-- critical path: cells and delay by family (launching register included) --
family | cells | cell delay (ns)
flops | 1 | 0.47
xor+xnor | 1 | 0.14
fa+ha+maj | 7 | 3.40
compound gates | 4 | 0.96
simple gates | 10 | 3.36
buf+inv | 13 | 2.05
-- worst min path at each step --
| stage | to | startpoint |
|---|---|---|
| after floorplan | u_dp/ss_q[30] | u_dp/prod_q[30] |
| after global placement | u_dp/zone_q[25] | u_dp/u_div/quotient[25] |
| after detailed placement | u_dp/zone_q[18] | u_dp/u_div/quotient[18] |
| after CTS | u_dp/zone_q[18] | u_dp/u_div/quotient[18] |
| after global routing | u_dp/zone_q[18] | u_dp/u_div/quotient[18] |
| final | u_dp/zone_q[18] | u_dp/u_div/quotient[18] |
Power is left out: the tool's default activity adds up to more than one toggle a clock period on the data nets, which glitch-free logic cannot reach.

+++++

Task description
The answer should consist only of the lines from the one containing "placement | u_dp/zone_q[18] | u_dp/u_div/quotient[18] |" through the last line of the data, given again exactly.

Answer for this exercise
| after detailed placement | u_dp/zone_q[18] | u_dp/u_div/quotient[18] |
| after CTS | u_dp/zone_q[18] | u_dp/u_div/quotient[18] |
| after global routing | u_dp/zone_q[18] | u_dp/u_div/quotient[18] |
| final | u_dp/zone_q[18] | u_dp/u_div/quotient[18] |
Power is left out: the tool's default activity adds up to more than one toggle a clock period on the data nets, which glitch-free logic cannot reach.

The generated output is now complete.